WHAT YOU WILL DO:
Copy every line of the records that includes the word "ridx".

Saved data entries
────
File: config.mk
export PLATFORM = sky130hd
export DESIGN_NAME = lcd1602_controller_flat
export DESIGN_NICKNAME = d
export VERILOG_FILES = /design/src/rtl/lcd1602_pkg.sv /design/src/rtl/lcd1602_if.sv /design/src/rtl/lcd1602_msg_rom.sv /design/src/rtl/lcd1602_controller.sv /design/src/flat_wrapper.sv
export SDC_FILE = /design/constraint.sdc
export NUM_CORES = 1
export LEC_CHECK = 0
export BUFFER_PORTS_ARGS = -buffer_cell sky130_fd_sc_hd__buf_2
export CAP_MARGIN = 30
export CORE_UTILIZATION = 50
export CTS_CLUSTER_SIZE = 14
export DETAILED_ROUTE_END_ITERATION = 8
export PLACE_DENSITY = 0.68
export RECOVER_POWER = 100
export REMOVE_ABC_BUFFERS = 1
export SKIP_CTS_REPAIR_TIMING = 1
export SLEW_MARGIN = 25
export SYNTH_ARGS = -nofsm -noshare
export SYNTH_HDL_FRONTEND = slang
export SYNTH_HIERARCHICAL = 1
export SYNTH_SLANG_ARGS = --single-unit
File: constraint.sdc
create_clock -name clk -period 3.4 [get_ports clk]
set_input_delay 0 -clock clk [delete_from_list [all_inputs] [get_ports clk]]
set_output_delay 0 -clock clk [all_outputs]
set_load 0.05 [all_outputs]
File: src/rtl/lcd1602_pkg.sv
// Shared constants and state encoding for the HD44780 16x2 LCD controller.
package lcd1602_pkg;

    localparam logic [7:0] CMD_FUNC_SET   = 8'h38;
    localparam logic [7:0] CMD_DISP_ON    = 8'h0C;
    localparam logic [7:0] CMD_DISP_BLINK = 8'h0F;
    localparam logic [7:0] CMD_CLEAR      = 8'h01;
    localparam logic [7:0] CMD_ENTRY      = 8'h06;
    localparam logic [7:0] CMD_LINE1      = 8'h80;
    localparam logic [7:0] CMD_LINE2      = 8'hC0;
    localparam logic [7:0] CMD_DYN_POS    = 8'hCF;

    localparam int MSG_LEN = 32;

    typedef enum logic [2:0] {
        ST_IDLE,
        ST_INIT,
        ST_CMD_L1,
        ST_TXT_L1,
        ST_CMD_L2,
        ST_TXT_L2,
        ST_DYN,
        ST_WAIT
    } state_e;

endpackage

File: src/rtl/lcd1602_if.sv
// Host-side control inputs and LCD pin outputs of the controller.
interface lcd1602_if;
    logic       ready_i;
    logic       message_change;
    logic [1:0] sel_msg;
    logic [7:0] data_in;
    logic       rs;
    logic       rw;
    logic       enable;
    logic [7:0] data;

    modport master (
        output ready_i, message_change, sel_msg, data_in,
        input  rs, rw, enable, data
    );

    modport slave (
        input  ready_i, message_change, sel_msg, data_in,
        output rs, rw, enable, data
    );
endinterface

File: src/rtl/lcd1602_msg_rom.sv
// Combinational 32-char message ROM; line 1 is chars 0..15, line 2 is 16..31.
module lcd1602_msg_rom
    import lcd1602_pkg::*;
#(
    parameter int NUM_MSG = 4
) (
    input  logic [1:0] sel,
    input  logic [4:0] idx,
    output logic [7:0] char
);

    localparam logic [8*MSG_LEN-1:0] MSG0 = {"LCD1602 READY   ", "KEYPAD:         "};
    localparam logic [8*MSG_LEN-1:0] MSG1 = {"SELECT MODE     ", "PRESS A-D       "};
    localparam logic [8*MSG_LEN-1:0] MSG2 = {"ENTER CODE      ", "CODE:           "};
    localparam logic [8*MSG_LEN-1:0] MSG3 = {"SYSTEM LOCKED   ", "WAIT...         "};

    logic [8*MSG_LEN-1:0] msg;
    logic [4:0]           ridx;

    always_comb begin
        msg = MSG0;
        // Indices beyond the populated message count fall back to message 0.
        if (32'(sel) < NUM_MSG) begin
            case (sel)
                2'd1:    msg = MSG1;
                2'd2:    msg = MSG2;
                2'd3:    msg = MSG3;
                default: msg = MSG0;
            endcase
        end
        ridx = 5'd31 - idx;
        char = msg[{ridx, 3'b000} +: 8];
    end

endmodule

File: src/rtl/lcd1602_controller.sv
// HD44780 16x2 write-only controller: init, 32-char ROM message, one live char at line 2 col 15.
// Define LCD_CURSOR_BLINK_EN to turn the cursor on with blink in the init sequence.
module lcd1602_controller
    import lcd1602_pkg::*;
#(
    parameter int DELAY_CYCLES = 50000,
    parameter int NUM_MSG      = 4
) (
    input logic       clk,
    input logic       reset,
    lcd1602_if.slave  bus
);

`ifdef LCD_CURSOR_BLINK_EN
    localparam logic [7:0] CMD_DISP = CMD_DISP_BLINK;
`else
    localparam logic [7:0] CMD_DISP = CMD_DISP_ON;
`endif

    localparam int              CW   = $clog2(DELAY_CYCLES);
    localparam logic [CW-1:0]   LAST = CW'(DELAY_CYCLES - 1);

    logic [CW-1:0] cnt_q;
    logic          tick;
    state_e        state_q, state_d, nxt_st;
    logic [4:0]    idx_q, idx_d, nxt_idx;
    logic          ph_q, ph_d;
    logic          rs_q, rs_d, en_q, en_d;
    logic [7:0]    data_q, data_d;
    logic [1:0]    msel_q, msel_d;
    logic [7:0]    last_q, last_d;
    logic          pend_q, pend_d;
    logic          emit, consume, b_rs;
    logic [7:0]    b_val, init_byte, rom_char;

    assign tick       = (cnt_q == LAST);
    assign bus.rs     = rs_q;
    assign bus.rw     = 1'b0;
    assign bus.enable = en_q;
    assign bus.data   = data_q;

    lcd1602_msg_rom #(.NUM_MSG(NUM_MSG)) u_rom (
        .sel  (msel_q),
        .idx  (idx_q),
        .char (rom_char)
    );

    always_comb begin
        case (idx_q[1:0])
            2'd0:    init_byte = CMD_FUNC_SET;
            2'd1:    init_byte = CMD_DISP;
            2'd2:    init_byte = CMD_CLEAR;
            default: init_byte = CMD_ENTRY;
        endcase
    end

    always_ff @(posedge clk or negedge reset) begin
        if (!reset) begin
            cnt_q   <= '0;
            state_q <= ST_IDLE;
            idx_q   <= '0;
            ph_q    <= 1'b0;
            rs_q    <= 1'b0;
            en_q    <= 1'b0;
            data_q  <= 8'h00;
            msel_q  <= 2'd0;
            last_q  <= 8'h20;
            pend_q  <= 1'b0;
        end else begin
            cnt_q   <= tick ? '0 : cnt_q + 1'b1;
            state_q <= state_d;
            idx_q   <= idx_d;
            ph_q    <= ph_d;
            rs_q    <= rs_d;
            en_q    <= en_d;
            data_q  <= data_d;
            msel_q  <= msel_d;
            last_q  <= last_d;
            pend_q  <= pend_d;
        end
    end

    always_comb begin
        state_d = state_q;
        idx_d   = idx_q;
        ph_d    = ph_q;
        rs_d    = rs_q;
        en_d    = en_q;
        data_d  = data_q;
        msel_d  = msel_q;
        last_d  = last_q;
        consume = 1'b0;
        emit    = 1'b1;
        b_rs    = 1'b0;
        b_val   = 8'h00;
        nxt_st  = state_q;
        nxt_idx = idx_q + 5'd1;

        // Byte source for the current state and where to go after its falling edge.
        case (state_q)
            ST_INIT: begin
                b_val = init_byte;
                if (idx_q == 5'd3) begin
                    nxt_st  = ST_CMD_L1;
                    nxt_idx = 5'd0;
                end
            end
            ST_CMD_L1: begin
                b_val   = CMD_LINE1;
                nxt_st  = ST_TXT_L1;
                nxt_idx = 5'd0;
            end
            ST_TXT_L1: begin
                b_rs  = 1'b1;
                b_val = rom_char;
                if (idx_q == 5'd15) begin
                    nxt_st  = ST_CMD_L2;
                    nxt_idx = 5'd0;
                end
            end
            ST_CMD_L2: begin
                b_val   = CMD_LINE2;
                nxt_st  = ST_TXT_L2;
                nxt_idx = 5'd16;
            end
            ST_TXT_L2: begin
                b_rs  = 1'b1;
                b_val = rom_char;
                if (idx_q == 5'd30) begin
                    nxt_st  = ST_DYN;
                    nxt_idx = 5'd0;
                end
            end
            ST_DYN: begin
                if (idx_q == 5'd0) begin
                    b_val = CMD_DYN_POS;
                end else begin
                    b_rs    = 1'b1;
                    b_val   = bus.data_in;
                    nxt_st  = ST_WAIT;
                    nxt_idx = 5'd0;
                end
            end
            ST_WAIT: begin
                // The clear command is the only byte WAIT emits; ph_q keeps it alive for phase 2.
                emit    = ph_q | pend_q;
                b_val   = CMD_CLEAR;
                nxt_st  = ST_CMD_L1;
                nxt_idx = 5'd0;
            end
            default: emit = 1'b0;
        endcase

        if (tick) begin
            if (emit && !ph_q) begin
                rs_d   = b_rs;
                data_d = b_val;
                en_d   = 1'b1;
                ph_d   = 1'b1;
                if (state_q == ST_DYN && idx_q != 5'd0) last_d = bus.data_in;
                if (state_q == ST_WAIT) consume = 1'b1;
            end else if (emit) begin
                en_d    = 1'b0;
                ph_d    = 1'b0;
                state_d = nxt_st;
                idx_d   = nxt_idx;
                if (nxt_st == ST_CMD_L1) msel_d = bus.sel_msg;
            end else if (state_q == ST_IDLE) begin
                if (bus.ready_i) begin
                    state_d = ST_INIT;
                    idx_d   = 5'd0;
                end
            end else if (state_q == ST_WAIT && bus.data_in != last_q) begin
                state_d = ST_DYN;
                idx_d   = 5'd0;
            end
        end

        pend_d = bus.message_change | (pend_q & ~consume);
    end

endmodule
────
ANSWER FOR THE TASK:
    logic [4:0]           ridx;
        ridx = 5'd31 - idx;
        char = msg[{ridx, 3'b000} +: 8];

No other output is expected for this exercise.